### [What the task asks]
Below are some records; output exactly the lines from the line with "assign din[1] = PCC_ip_data_i1;" to the line with "wire [3:0] fwd_i", both ends kept, and nothing more.

### [Data to use]
----------------------------------------

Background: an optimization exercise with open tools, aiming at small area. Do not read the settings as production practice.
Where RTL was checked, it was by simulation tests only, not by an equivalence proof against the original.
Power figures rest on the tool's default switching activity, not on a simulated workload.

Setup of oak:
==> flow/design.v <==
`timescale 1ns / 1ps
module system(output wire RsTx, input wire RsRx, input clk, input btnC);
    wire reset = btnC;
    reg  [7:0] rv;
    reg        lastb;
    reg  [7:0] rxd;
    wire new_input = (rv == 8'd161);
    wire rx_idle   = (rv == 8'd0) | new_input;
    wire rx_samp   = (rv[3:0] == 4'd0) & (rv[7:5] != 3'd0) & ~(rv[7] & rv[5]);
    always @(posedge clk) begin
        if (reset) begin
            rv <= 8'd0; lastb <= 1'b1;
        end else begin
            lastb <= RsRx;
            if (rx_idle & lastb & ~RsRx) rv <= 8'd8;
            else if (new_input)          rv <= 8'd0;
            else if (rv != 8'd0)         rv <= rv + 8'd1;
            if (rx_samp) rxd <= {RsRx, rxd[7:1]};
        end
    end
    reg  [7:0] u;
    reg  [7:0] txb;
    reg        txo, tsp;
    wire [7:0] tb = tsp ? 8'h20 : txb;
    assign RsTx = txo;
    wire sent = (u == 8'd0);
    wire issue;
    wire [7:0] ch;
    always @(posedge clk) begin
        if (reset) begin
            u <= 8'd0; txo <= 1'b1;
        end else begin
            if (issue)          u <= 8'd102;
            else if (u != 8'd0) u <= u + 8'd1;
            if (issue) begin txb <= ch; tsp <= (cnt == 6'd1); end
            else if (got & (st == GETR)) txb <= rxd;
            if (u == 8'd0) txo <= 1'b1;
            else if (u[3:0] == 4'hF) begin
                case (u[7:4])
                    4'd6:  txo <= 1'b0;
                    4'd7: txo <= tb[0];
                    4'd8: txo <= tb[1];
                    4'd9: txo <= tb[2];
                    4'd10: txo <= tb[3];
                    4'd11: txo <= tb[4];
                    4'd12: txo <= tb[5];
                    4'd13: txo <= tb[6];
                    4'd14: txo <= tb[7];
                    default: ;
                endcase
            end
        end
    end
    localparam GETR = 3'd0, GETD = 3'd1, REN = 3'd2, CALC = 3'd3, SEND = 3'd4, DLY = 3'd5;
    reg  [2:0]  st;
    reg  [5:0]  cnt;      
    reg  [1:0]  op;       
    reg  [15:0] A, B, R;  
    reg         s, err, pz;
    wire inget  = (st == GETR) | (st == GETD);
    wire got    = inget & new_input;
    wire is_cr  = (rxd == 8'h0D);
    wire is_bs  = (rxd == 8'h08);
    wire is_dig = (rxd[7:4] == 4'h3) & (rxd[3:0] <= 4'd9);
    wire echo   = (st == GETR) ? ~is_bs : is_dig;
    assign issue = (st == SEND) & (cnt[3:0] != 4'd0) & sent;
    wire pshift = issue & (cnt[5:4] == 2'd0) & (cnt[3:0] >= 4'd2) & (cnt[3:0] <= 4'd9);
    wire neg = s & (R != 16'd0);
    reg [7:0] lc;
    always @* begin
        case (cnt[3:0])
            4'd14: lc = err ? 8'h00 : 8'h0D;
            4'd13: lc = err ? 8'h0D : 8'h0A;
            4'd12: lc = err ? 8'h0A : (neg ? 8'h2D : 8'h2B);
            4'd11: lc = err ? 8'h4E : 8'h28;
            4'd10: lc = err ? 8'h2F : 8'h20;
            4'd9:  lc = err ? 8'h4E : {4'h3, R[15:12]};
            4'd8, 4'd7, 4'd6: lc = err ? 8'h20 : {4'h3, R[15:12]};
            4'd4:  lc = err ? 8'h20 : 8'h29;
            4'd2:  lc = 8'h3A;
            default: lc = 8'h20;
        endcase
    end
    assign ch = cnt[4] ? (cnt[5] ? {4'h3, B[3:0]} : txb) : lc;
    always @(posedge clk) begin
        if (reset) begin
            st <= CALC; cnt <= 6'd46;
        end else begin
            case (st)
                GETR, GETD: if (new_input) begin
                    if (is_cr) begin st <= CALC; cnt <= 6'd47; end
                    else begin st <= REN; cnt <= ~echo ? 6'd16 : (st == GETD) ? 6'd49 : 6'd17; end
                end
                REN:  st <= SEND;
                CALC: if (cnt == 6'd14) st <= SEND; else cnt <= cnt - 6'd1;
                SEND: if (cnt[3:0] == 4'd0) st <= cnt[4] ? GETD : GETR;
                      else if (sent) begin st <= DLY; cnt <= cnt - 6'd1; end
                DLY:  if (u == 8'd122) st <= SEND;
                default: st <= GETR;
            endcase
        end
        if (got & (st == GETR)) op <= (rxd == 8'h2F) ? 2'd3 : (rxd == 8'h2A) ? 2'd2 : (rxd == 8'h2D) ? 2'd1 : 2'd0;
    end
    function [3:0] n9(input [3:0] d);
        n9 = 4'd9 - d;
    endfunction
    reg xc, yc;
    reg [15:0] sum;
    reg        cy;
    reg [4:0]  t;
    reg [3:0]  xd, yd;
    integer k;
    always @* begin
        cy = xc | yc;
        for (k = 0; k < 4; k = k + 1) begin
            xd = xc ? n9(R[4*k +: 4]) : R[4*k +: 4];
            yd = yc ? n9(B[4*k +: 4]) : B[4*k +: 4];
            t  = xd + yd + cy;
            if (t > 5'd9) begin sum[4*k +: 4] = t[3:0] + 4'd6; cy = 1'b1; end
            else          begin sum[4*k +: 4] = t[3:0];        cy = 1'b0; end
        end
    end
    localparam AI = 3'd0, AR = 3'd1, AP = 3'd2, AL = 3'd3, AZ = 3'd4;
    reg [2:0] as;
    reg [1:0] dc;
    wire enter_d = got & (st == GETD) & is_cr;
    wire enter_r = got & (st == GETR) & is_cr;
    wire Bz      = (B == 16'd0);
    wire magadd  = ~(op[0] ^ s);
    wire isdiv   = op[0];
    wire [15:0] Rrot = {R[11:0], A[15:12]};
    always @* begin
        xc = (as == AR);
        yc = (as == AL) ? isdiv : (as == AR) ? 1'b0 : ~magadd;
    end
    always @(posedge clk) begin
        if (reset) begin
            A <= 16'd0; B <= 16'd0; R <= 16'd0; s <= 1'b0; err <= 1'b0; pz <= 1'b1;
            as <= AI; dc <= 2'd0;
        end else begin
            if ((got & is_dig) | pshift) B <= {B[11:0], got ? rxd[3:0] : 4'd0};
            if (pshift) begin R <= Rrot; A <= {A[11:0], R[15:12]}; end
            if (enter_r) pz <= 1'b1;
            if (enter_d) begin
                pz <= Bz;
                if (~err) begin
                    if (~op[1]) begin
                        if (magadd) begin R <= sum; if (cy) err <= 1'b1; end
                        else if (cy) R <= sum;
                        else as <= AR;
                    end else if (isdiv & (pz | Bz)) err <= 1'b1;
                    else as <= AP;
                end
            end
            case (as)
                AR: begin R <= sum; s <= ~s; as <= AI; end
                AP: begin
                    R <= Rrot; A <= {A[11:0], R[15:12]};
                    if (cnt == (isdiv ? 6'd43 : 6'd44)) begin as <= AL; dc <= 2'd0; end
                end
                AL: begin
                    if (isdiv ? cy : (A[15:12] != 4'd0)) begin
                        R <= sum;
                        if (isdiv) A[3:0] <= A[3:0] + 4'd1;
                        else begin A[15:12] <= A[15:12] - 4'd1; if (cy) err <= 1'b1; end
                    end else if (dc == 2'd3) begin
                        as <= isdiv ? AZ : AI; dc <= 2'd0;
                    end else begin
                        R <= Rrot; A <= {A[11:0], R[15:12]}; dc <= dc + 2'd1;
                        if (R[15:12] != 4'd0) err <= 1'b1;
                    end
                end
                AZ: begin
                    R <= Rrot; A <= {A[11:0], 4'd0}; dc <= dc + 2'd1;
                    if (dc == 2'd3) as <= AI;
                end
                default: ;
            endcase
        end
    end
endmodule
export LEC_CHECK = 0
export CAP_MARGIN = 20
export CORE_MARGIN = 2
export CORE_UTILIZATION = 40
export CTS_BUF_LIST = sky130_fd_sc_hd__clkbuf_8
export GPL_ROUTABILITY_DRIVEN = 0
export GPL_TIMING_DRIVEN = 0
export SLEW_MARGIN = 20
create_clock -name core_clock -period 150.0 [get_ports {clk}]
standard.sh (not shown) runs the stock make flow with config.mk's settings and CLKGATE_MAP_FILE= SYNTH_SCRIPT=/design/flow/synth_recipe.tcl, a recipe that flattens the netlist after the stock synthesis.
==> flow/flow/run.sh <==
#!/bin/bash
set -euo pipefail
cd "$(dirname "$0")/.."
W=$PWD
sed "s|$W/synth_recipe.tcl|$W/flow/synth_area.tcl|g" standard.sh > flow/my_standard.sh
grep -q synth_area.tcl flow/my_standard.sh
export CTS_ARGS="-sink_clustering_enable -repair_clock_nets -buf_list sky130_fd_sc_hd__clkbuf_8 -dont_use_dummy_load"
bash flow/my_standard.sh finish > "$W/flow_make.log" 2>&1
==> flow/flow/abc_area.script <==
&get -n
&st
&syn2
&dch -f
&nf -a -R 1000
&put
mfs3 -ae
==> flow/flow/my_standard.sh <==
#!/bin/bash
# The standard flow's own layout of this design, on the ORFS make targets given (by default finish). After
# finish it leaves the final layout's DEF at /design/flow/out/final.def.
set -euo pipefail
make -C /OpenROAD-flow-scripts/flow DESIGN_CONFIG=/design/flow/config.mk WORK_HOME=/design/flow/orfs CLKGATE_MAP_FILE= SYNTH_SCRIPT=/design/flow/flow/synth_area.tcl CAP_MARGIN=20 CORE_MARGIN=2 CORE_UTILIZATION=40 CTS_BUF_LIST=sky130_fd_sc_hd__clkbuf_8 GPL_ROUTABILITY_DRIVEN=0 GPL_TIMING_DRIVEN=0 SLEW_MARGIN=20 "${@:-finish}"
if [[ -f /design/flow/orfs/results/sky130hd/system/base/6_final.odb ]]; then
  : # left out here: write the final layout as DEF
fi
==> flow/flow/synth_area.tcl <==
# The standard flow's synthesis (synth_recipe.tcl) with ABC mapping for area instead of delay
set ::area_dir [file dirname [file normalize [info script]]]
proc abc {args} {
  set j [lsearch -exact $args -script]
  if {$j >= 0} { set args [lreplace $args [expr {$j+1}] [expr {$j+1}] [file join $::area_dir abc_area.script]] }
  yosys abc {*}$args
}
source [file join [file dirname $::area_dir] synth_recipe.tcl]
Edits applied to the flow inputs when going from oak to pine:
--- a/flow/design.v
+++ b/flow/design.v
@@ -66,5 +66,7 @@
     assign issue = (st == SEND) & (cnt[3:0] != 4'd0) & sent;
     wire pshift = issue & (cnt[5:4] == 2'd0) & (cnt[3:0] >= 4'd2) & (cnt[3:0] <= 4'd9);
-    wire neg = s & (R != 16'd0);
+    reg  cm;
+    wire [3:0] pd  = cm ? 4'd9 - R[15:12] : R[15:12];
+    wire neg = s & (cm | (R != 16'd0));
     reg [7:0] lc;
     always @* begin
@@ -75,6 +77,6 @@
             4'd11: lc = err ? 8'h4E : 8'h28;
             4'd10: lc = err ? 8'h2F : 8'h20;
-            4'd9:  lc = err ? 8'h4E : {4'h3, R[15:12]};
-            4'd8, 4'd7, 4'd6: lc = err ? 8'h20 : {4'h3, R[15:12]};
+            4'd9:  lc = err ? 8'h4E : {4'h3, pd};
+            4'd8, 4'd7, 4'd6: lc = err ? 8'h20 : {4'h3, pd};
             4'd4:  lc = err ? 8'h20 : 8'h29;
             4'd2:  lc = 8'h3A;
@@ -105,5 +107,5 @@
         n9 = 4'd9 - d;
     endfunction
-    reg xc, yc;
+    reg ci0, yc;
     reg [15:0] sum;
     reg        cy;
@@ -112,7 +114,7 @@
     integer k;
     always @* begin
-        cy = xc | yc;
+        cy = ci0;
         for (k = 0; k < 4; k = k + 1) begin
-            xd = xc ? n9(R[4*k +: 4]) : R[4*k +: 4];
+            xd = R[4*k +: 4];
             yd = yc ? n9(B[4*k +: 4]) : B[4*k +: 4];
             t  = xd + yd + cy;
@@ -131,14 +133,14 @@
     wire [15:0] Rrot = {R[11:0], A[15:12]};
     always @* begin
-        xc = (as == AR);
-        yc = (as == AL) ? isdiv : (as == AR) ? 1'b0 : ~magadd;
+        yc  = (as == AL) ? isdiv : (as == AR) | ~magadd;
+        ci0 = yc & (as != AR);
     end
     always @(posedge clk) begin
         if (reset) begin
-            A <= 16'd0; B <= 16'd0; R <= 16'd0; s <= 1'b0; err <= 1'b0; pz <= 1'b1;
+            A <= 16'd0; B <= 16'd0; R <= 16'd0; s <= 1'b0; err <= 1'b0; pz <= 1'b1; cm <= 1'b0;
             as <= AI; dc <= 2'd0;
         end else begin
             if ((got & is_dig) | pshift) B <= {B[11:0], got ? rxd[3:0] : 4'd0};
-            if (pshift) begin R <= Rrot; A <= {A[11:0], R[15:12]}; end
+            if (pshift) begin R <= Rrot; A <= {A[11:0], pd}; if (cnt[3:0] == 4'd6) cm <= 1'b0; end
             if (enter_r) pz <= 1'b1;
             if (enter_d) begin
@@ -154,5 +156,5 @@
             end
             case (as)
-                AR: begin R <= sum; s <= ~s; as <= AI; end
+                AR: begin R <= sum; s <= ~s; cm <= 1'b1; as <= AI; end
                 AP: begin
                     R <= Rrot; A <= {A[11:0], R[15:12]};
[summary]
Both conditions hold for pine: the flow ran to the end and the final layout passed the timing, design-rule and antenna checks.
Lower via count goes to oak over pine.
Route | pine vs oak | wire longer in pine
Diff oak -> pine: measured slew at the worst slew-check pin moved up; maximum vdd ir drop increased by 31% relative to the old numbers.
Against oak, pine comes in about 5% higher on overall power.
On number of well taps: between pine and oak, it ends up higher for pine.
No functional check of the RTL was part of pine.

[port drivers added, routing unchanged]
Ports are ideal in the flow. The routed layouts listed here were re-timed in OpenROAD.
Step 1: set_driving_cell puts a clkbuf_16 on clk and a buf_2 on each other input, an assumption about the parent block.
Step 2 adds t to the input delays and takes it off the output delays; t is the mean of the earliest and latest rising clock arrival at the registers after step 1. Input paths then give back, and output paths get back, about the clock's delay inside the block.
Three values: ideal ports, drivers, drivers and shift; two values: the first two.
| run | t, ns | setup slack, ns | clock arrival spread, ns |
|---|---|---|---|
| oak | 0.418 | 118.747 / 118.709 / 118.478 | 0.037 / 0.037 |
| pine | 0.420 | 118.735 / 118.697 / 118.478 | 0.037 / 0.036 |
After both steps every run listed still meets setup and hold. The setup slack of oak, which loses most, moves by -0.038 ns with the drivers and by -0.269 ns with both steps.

----------------------------------------

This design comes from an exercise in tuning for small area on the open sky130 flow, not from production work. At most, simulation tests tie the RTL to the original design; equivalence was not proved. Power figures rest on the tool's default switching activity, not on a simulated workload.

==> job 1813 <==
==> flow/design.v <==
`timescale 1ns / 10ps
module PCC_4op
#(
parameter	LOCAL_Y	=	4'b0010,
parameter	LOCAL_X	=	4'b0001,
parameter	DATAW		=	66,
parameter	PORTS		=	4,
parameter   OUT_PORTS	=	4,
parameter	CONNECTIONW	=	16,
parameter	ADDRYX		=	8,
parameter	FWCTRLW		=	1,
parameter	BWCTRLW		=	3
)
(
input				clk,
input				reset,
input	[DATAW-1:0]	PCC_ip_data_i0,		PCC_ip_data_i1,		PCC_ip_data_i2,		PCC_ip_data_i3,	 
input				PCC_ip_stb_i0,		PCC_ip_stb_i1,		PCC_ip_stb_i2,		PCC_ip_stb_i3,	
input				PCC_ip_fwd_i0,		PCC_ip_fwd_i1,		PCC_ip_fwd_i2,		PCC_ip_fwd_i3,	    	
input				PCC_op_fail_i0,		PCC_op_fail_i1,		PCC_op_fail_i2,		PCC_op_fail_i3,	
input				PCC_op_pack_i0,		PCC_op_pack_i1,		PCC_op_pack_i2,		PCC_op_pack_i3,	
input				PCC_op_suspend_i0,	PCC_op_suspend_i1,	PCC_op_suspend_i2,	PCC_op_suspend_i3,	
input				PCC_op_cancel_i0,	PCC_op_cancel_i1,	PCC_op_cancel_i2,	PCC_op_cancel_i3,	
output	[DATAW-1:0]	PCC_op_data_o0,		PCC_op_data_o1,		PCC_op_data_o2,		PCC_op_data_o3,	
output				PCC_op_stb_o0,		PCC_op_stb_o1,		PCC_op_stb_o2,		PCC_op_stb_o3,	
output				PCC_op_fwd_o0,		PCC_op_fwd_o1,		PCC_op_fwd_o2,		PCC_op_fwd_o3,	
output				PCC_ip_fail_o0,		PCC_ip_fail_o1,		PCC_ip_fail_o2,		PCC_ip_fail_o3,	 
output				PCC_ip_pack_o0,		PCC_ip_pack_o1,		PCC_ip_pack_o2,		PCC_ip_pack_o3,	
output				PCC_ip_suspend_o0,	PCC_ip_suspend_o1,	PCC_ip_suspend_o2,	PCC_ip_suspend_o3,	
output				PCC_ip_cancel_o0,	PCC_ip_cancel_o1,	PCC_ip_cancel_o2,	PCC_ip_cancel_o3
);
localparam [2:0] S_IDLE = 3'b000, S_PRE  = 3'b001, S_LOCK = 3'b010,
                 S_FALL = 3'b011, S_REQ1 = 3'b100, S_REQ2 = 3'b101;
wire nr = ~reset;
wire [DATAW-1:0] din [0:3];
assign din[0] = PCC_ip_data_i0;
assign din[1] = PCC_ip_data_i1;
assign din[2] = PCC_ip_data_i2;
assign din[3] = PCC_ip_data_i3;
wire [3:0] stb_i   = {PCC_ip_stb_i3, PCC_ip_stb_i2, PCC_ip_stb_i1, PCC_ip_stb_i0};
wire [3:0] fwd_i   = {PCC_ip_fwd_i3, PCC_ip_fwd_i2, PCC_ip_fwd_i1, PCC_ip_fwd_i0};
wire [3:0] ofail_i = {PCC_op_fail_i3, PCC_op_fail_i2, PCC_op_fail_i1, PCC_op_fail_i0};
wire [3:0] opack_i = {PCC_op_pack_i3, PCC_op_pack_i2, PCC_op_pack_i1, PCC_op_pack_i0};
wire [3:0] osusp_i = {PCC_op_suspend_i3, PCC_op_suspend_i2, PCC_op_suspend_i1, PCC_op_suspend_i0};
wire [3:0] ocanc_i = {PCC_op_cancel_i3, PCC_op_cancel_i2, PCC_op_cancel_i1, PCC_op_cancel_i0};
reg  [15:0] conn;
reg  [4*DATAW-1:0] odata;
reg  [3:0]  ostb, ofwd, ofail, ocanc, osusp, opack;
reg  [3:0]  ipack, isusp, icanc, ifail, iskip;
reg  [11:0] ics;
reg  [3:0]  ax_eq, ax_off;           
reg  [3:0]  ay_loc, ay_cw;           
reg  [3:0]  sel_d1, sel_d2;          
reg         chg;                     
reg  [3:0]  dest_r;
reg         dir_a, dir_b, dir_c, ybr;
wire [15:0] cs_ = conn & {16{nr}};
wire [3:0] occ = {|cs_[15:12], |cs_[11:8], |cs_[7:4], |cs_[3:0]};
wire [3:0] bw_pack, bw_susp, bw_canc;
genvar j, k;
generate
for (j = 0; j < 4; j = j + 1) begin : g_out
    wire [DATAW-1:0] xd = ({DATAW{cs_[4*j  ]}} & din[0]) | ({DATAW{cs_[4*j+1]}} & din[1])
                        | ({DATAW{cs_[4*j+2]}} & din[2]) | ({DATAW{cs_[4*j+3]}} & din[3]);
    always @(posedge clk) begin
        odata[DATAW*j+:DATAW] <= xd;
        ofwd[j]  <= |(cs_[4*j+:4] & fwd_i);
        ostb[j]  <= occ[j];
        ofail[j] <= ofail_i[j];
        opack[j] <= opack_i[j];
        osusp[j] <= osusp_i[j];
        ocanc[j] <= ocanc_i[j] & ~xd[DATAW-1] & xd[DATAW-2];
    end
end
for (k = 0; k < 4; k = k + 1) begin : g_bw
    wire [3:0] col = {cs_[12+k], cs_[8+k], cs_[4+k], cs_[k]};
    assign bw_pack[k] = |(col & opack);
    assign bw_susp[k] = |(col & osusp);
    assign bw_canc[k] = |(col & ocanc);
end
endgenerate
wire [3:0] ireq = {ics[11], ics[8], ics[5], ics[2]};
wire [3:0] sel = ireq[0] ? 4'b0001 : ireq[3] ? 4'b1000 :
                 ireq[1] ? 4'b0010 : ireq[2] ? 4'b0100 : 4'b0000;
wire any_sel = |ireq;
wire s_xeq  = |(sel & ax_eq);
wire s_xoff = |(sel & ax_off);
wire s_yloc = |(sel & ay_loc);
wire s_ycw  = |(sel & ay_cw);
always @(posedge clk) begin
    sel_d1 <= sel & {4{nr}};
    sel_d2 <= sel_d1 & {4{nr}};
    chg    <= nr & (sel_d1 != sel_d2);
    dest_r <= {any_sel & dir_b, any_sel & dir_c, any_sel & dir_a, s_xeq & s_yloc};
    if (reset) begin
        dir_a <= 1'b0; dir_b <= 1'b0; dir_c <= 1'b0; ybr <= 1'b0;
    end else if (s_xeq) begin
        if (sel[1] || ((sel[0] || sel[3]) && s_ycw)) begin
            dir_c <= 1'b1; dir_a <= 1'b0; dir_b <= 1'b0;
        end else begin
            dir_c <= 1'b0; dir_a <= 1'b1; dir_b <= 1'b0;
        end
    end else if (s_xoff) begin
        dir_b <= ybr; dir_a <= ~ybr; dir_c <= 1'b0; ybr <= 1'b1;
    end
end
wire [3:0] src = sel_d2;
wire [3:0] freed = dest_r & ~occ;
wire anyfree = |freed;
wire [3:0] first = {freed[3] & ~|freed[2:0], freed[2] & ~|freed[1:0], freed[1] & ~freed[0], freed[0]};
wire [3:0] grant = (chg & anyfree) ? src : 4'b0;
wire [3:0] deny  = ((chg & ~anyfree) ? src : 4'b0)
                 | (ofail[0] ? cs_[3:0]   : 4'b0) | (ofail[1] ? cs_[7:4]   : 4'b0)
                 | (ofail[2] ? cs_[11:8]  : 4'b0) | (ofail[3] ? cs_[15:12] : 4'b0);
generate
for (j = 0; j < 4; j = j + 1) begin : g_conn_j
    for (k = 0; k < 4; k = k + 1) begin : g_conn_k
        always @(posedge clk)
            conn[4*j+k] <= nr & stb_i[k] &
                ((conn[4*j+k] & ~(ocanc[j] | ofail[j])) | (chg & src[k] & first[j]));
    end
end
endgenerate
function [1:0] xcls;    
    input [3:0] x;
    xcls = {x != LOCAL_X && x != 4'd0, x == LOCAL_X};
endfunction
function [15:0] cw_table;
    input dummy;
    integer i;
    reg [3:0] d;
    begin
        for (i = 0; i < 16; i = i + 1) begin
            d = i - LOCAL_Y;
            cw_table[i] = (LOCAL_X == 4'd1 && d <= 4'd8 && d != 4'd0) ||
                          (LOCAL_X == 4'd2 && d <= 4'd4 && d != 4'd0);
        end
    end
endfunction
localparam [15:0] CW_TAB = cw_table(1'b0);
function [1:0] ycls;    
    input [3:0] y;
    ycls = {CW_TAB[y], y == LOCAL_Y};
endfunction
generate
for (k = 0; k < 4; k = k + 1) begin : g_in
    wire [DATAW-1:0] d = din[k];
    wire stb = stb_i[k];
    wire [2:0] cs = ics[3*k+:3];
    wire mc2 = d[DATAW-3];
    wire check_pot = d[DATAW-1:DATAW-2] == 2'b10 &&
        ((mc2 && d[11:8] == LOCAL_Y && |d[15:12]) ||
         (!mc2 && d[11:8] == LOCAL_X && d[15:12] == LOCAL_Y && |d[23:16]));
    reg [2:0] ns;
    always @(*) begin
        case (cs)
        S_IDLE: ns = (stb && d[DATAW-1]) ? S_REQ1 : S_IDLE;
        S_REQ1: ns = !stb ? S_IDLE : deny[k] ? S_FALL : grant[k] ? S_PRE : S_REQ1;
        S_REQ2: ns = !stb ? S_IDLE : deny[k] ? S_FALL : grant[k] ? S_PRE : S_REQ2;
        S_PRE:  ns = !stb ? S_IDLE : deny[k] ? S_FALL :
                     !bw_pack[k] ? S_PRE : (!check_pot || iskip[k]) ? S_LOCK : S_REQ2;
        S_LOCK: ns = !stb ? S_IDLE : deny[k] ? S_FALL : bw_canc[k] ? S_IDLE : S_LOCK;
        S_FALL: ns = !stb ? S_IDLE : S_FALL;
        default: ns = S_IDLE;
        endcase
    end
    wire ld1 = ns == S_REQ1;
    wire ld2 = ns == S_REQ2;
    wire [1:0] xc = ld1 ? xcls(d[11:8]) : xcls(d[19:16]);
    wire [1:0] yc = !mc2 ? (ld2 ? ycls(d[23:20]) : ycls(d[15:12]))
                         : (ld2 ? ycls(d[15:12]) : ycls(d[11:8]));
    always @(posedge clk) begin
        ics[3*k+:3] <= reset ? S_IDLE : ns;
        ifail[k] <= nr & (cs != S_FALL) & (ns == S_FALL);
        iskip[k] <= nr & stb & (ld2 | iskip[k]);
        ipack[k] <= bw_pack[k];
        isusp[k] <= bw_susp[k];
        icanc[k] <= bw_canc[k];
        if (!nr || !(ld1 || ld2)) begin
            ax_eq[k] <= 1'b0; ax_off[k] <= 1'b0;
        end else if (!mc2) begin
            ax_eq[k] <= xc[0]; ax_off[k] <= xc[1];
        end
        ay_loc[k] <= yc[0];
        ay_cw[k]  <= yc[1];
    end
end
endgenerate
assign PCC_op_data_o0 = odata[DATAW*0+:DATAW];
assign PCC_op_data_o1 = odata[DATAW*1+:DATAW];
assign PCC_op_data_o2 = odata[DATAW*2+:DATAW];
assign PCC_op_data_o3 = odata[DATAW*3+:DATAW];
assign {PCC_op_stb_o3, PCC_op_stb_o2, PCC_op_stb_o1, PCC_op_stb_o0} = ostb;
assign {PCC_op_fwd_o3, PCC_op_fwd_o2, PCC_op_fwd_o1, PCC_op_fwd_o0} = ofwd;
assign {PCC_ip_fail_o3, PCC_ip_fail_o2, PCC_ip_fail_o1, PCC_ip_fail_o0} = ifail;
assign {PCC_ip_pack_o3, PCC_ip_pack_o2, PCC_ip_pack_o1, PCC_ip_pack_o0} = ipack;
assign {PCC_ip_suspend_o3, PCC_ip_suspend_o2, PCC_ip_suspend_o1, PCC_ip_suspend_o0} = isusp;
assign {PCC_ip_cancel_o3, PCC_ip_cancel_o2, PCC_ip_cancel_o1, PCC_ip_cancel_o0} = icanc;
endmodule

----------------------------------------

### [Answer]
assign din[1] = PCC_ip_data_i1;
assign din[2] = PCC_ip_data_i2;
assign din[3] = PCC_ip_data_i3;
wire [3:0] stb_i   = {PCC_ip_stb_i3, PCC_ip_stb_i2, PCC_ip_stb_i1, PCC_ip_stb_i0};
wire [3:0] fwd_i   = {PCC_ip_fwd_i3, PCC_ip_fwd_i2, PCC_ip_fwd_i1, PCC_ip_fwd_i0};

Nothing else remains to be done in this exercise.